Abstract
This paper presents faster implementations of the lattice-based schemes Dilithium and Kyber on the Cortex-M4. Dilithium is one of three signature finalists in the NIST post-quantum project (NIST PQC), while Kyber is one of four key-encapsulation mechanism (KEM) finalists.
Our optimizations affect the core polynomial arithmetic involving number-theoretic transforms in both schemes. Our main contributions are threefold: We present a faster signed Barrett reduction for Kyber, propose to switch to a smaller prime modulus for the polynomial multiplications cs(1) and cs(2) in the signing procedure of Dilithium, and apply various known optimizations to the polynomial arithmetic in both schemes. Using a smaller prime modulus is particularly interesting as it allows using the Fermat number transform resulting in especially fast code.

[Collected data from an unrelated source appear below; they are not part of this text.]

$ cat src/sv/mrfd_pkg.sv
// ----------------------------------------------------------------------------
// mrfd_pkg
// Shared constants, types and the CRC-16/Modbus byte step for the meter
// response frame decoder.
// ----------------------------------------------------------------------------
`default_nettype none

package mrfd_pkg;

    // Length of a complete read-input-registers reply, CRC bytes included.
    localparam int unsigned FRAME_BYTES = 25;
    localparam int unsigned COUNT_W     = 5;

    localparam logic [15:0] CRC_INIT = 16'hFFFF;
    localparam logic [15:0] CRC_POLY = 16'hA001;

    // Input item kinds carried on the input tuser bit.
    localparam logic ACT_BYTE    = 1'b0;
    localparam logic ACT_TIMEOUT = 1'b1;

    localparam logic [COUNT_W-1:0] LAST_INDEX = COUNT_W'(FRAME_BYTES - 1);

    // Width of the packed result tdata, padded to whole bytes.
    localparam int unsigned RES_BITS  = 5 + 16 + 32 + 32 + 32 + 16 + 16 + 16;
    localparam int unsigned RES_BYTES = (RES_BITS + 7) / 8;
    localparam int unsigned RES_W     = RES_BYTES * 8;

    typedef struct packed {
        logic [15:0]        alarm_raw;
        logic [15:0]        pf_raw;
        logic [15:0]        frequency_raw;
        logic [31:0]        energy_raw;
        logic [31:0]        power_raw;
        logic [31:0]        current_raw;
        logic [15:0]        voltage_raw;
        logic [COUNT_W-1:0] bytes_seen;
        logic               frame_ok;
    } mrfd_result_t;

    // One byte of reflected CRC-16/Modbus: eight shift-and-xor steps.
    function automatic logic [15:0] crc_feed(input logic [15:0] crc, input logic [7:0] b);
        logic [15:0] c;
        c = crc ^ {8'h00, b};
        for (int i = 0; i < 8; i++) begin
            if (c[0]) begin
                c = (c >> 1) ^ CRC_POLY;
            end else begin
                c = c >> 1;
            end
        end
        return c;
    endfunction

endpackage

`default_nettype wire

$ cat src/sv/mrfd_core.sv
// ----------------------------------------------------------------------------
// mrfd_core
// Frame state of the decoder: byte count, delayed CRC, field capture and the
// end-of-frame decision, updated once per step.
// ----------------------------------------------------------------------------
`default_nettype none

module mrfd_core
    import mrfd_pkg::*;
(
    input  wire logic         aclk,
    input  wire logic         aresetn,
    input  wire logic         step,
    input  wire logic         action,
    input  wire logic [7:0]   rx_byte,
    output logic              res_valid,
    output mrfd_result_t      res
);

    logic [COUNT_W-1:0] count_reg, count_next;
    logic [15:0] crc_reg, crc_next;
    logic [15:0] tail_reg, tail_next;
    logic [15:0] volt_reg, volt_next;
    logic [31:0] curr_reg, curr_next;
    logic [31:0] pwr_reg, pwr_next;
    logic [31:0] nrg_reg, nrg_next;
    logic [15:0] freq_reg, freq_next;
    logic [15:0] pf_reg, pf_next;
    logic [15:0] alarm_reg, alarm_next;
    logic        frame_end;
    logic        crc_match;
    logic        clear;

    always_comb begin
        // The CRC runs two bytes behind the input so the trailing CRC bytes
        // never enter it.
        crc_next   = (count_reg >= COUNT_W'(2)) ? crc_feed(crc_reg, tail_reg[15:8]) : crc_reg;
        tail_next  = {tail_reg[7:0], rx_byte};
        count_next = count_reg + COUNT_W'(1);
        volt_next  = volt_reg;
        curr_next  = curr_reg;
        pwr_next   = pwr_reg;
        nrg_next   = nrg_reg;
        freq_next  = freq_reg;
        pf_next    = pf_reg;
        alarm_next = alarm_reg;

        // Register data is big-endian per word, 32-bit values low word first.
        case (count_reg)
            5'd3:  volt_next[15:8]   = rx_byte;
            5'd4:  volt_next[7:0]    = rx_byte;
            5'd5:  curr_next[15:8]   = rx_byte;
            5'd6:  curr_next[7:0]    = rx_byte;
            5'd7:  curr_next[31:24]  = rx_byte;
            5'd8:  curr_next[23:16]  = rx_byte;
            5'd9:  pwr_next[15:8]    = rx_byte;
            5'd10: pwr_next[7:0]     = rx_byte;
            5'd11: pwr_next[31:24]   = rx_byte;
            5'd12: pwr_next[23:16]   = rx_byte;
            5'd13: nrg_next[15:8]    = rx_byte;
            5'd14: nrg_next[7:0]     = rx_byte;
            5'd15: nrg_next[31:24]   = rx_byte;
            5'd16: nrg_next[23:16]   = rx_byte;
            5'd17: freq_next[15:8]   = rx_byte;
            5'd18: freq_next[7:0]    = rx_byte;
            5'd19: pf_next[15:8]     = rx_byte;
            5'd20: pf_next[7:0]      = rx_byte;
            5'd21: alarm_next[15:8]  = rx_byte;
            5'd22: alarm_next[7:0]   = rx_byte;
            default: ;
        endcase

        frame_end = (count_reg == LAST_INDEX);
        // The received CRC arrives low byte first.
        crc_match = ({tail_next[7:0], tail_next[15:8]} == crc_next);

        res = '0;
        res_valid = 1'b0;
        if (step) begin
            if (action == ACT_TIMEOUT) begin
                res_valid      = 1'b1;
                res.bytes_seen = count_reg;
            end else if (frame_end) begin
                res_valid      = 1'b1;
                res.bytes_seen = count_next;
                if (crc_match) begin
                    res.frame_ok      = 1'b1;
                    res.voltage_raw   = volt_reg;
                    res.current_raw   = curr_reg;
                    res.power_raw     = pwr_reg;
                    res.energy_raw    = nrg_reg;
                    res.frequency_raw = freq_reg;
                    res.pf_raw        = pf_reg;
                    res.alarm_raw     = alarm_reg;
                end
            end
        end
        clear = res_valid;
    end

    always_ff @(posedge aclk) begin
        if (!aresetn || (step && clear)) begin
            count_reg <= '0;
            crc_reg   <= CRC_INIT;
            tail_reg  <= '0;
            volt_reg  <= '0;
            curr_reg  <= '0;
            pwr_reg   <= '0;
            nrg_reg   <= '0;
            freq_reg  <= '0;
            pf_reg    <= '0;
            alarm_reg <= '0;
        end else if (step) begin
            count_reg <= count_next;
            crc_reg   <= crc_next;
            tail_reg  <= tail_next;
            volt_reg  <= volt_next;
            curr_reg  <= curr_next;
            pwr_reg   <= pwr_next;
            nrg_reg   <= nrg_next;
            freq_reg  <= freq_next;
            pf_reg    <= pf_next;
            alarm_reg <= alarm_next;
        end
    end

endmodule

`default_nettype wire

$ cat src/sv/meter_response_frame_decoder_top.sv
// ----------------------------------------------------------------------------
// meter_response_frame_decoder_top
// Decodes a 25-byte Modbus RTU read-input-registers reply from a power meter
// and returns the raw measurement words with a CRC-checked ok flag.
// ----------------------------------------------------------------------------
//
// Channel   Dir  tdata (low bit first)                         tuser
// s_*       in   rx_byte[7:0]                                  action
// m_*       out  bytes_seen, voltage, current, power, energy,  frame_ok
//                frequency, pf, alarm, 3 zero pad bits
//
// One word is taken per clock unless a waiting result stalls the input. A word
// is first held in the input register; when the decoder steps, one pass
// through the CRC byte step and capture logic updates the frame state and, on
// the 25th byte or a timeout, loads the result register that drives m_tvalid.
// Synchronous active-low reset clears the frame state and both valid flags.
// When m_tready is low with a result waiting, one more input word is held in
// the input register and s_tready drops after it.
// ----------------------------------------------------------------------------
`default_nettype none

module meter_response_frame_decoder_top
    import mrfd_pkg::*;
(
    input  wire logic             aclk,
    input  wire logic             aresetn,

    input  wire logic             s_tvalid,
    output logic                  s_tready,
    input  wire logic [7:0]       s_tdata,   // [7:0] rx_byte
    input  wire logic             s_tuser,   // [0] action: 0 byte, 1 timeout

    output logic                  m_tvalid,
    input  wire logic             m_tready,
    output logic [RES_W-1:0]      m_tdata,   // bytes_seen, voltage_raw, current_raw,
                                             // power_raw, energy_raw, frequency_raw,
                                             // pf_raw, alarm_raw, zero pad
    output logic                  m_tuser    // [0] frame_ok
);

    logic          in_valid_reg;
    logic          in_action_reg;
    logic [7:0]    in_byte_reg;
    logic          out_valid_reg;
    mrfd_result_t  out_res_reg;
    logic          advance;
    logic          res_valid;
    mrfd_result_t  res;

    // The decoder steps on a held input word whenever the result register is free
    // or emptying, so a byte that ends a frame always has a place to put its result.
    assign advance  = in_valid_reg && (!out_valid_reg || m_tready);
    assign s_tready = !in_valid_reg || advance;

    always_ff @(posedge aclk) begin
        if (!aresetn) begin
            in_valid_reg <= 1'b0;
        end else if (s_tvalid && s_tready) begin
            in_valid_reg <= 1'b1;
        end else if (advance) begin
            in_valid_reg <= 1'b0;
        end
    end

    always_ff @(posedge aclk) begin
        if (s_tvalid && s_tready) begin
            in_action_reg <= s_tuser;
            in_byte_reg   <= s_tdata;
        end
    end

    mrfd_core u_core (
        .aclk      (aclk),
        .aresetn   (aresetn),
        .step      (advance),
        .action    (in_action_reg),
        .rx_byte   (in_byte_reg),
        .res_valid (res_valid),
        .res       (res)
    );

    always_ff @(posedge aclk) begin
        if (!aresetn) begin
            out_valid_reg <= 1'b0;
        end else if (res_valid) begin
            out_valid_reg <= 1'b1;
        end else if (m_tready) begin
            out_valid_reg <= 1'b0;
        end
    end

    always_ff @(posedge aclk) begin
        if (res_valid) begin
            out_res_reg <= res;
        end
    end

    assign m_tvalid = out_valid_reg;
    assign m_tuser  = out_res_reg.frame_ok;
    assign m_tdata  = {(RES_W - RES_BITS)'(0), out_res_reg.alarm_raw, out_res_reg.pf_raw,
                       out_res_reg.frequency_raw, out_res_reg.energy_raw,
                       out_res_reg.power_raw, out_res_reg.current_raw,
                       out_res_reg.voltage_raw, out_res_reg.bytes_seen};

endmodule

`default_nettype wire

We outperform the state-of-the-art for both Dilithium and Kyber. For Dilithium, our NTT and iNTT are faster by 5.2% and 5.7%. Switching to a smaller modulus results in speed-up of 33.1%-37.6% for the relevant operations (sum of the base multiplication and iNTT) in the signing procedure. For Kyber, the optimizations results in 15.9%-17.8% faster matrix-vector product which is a core arithmetic operation in Kyber.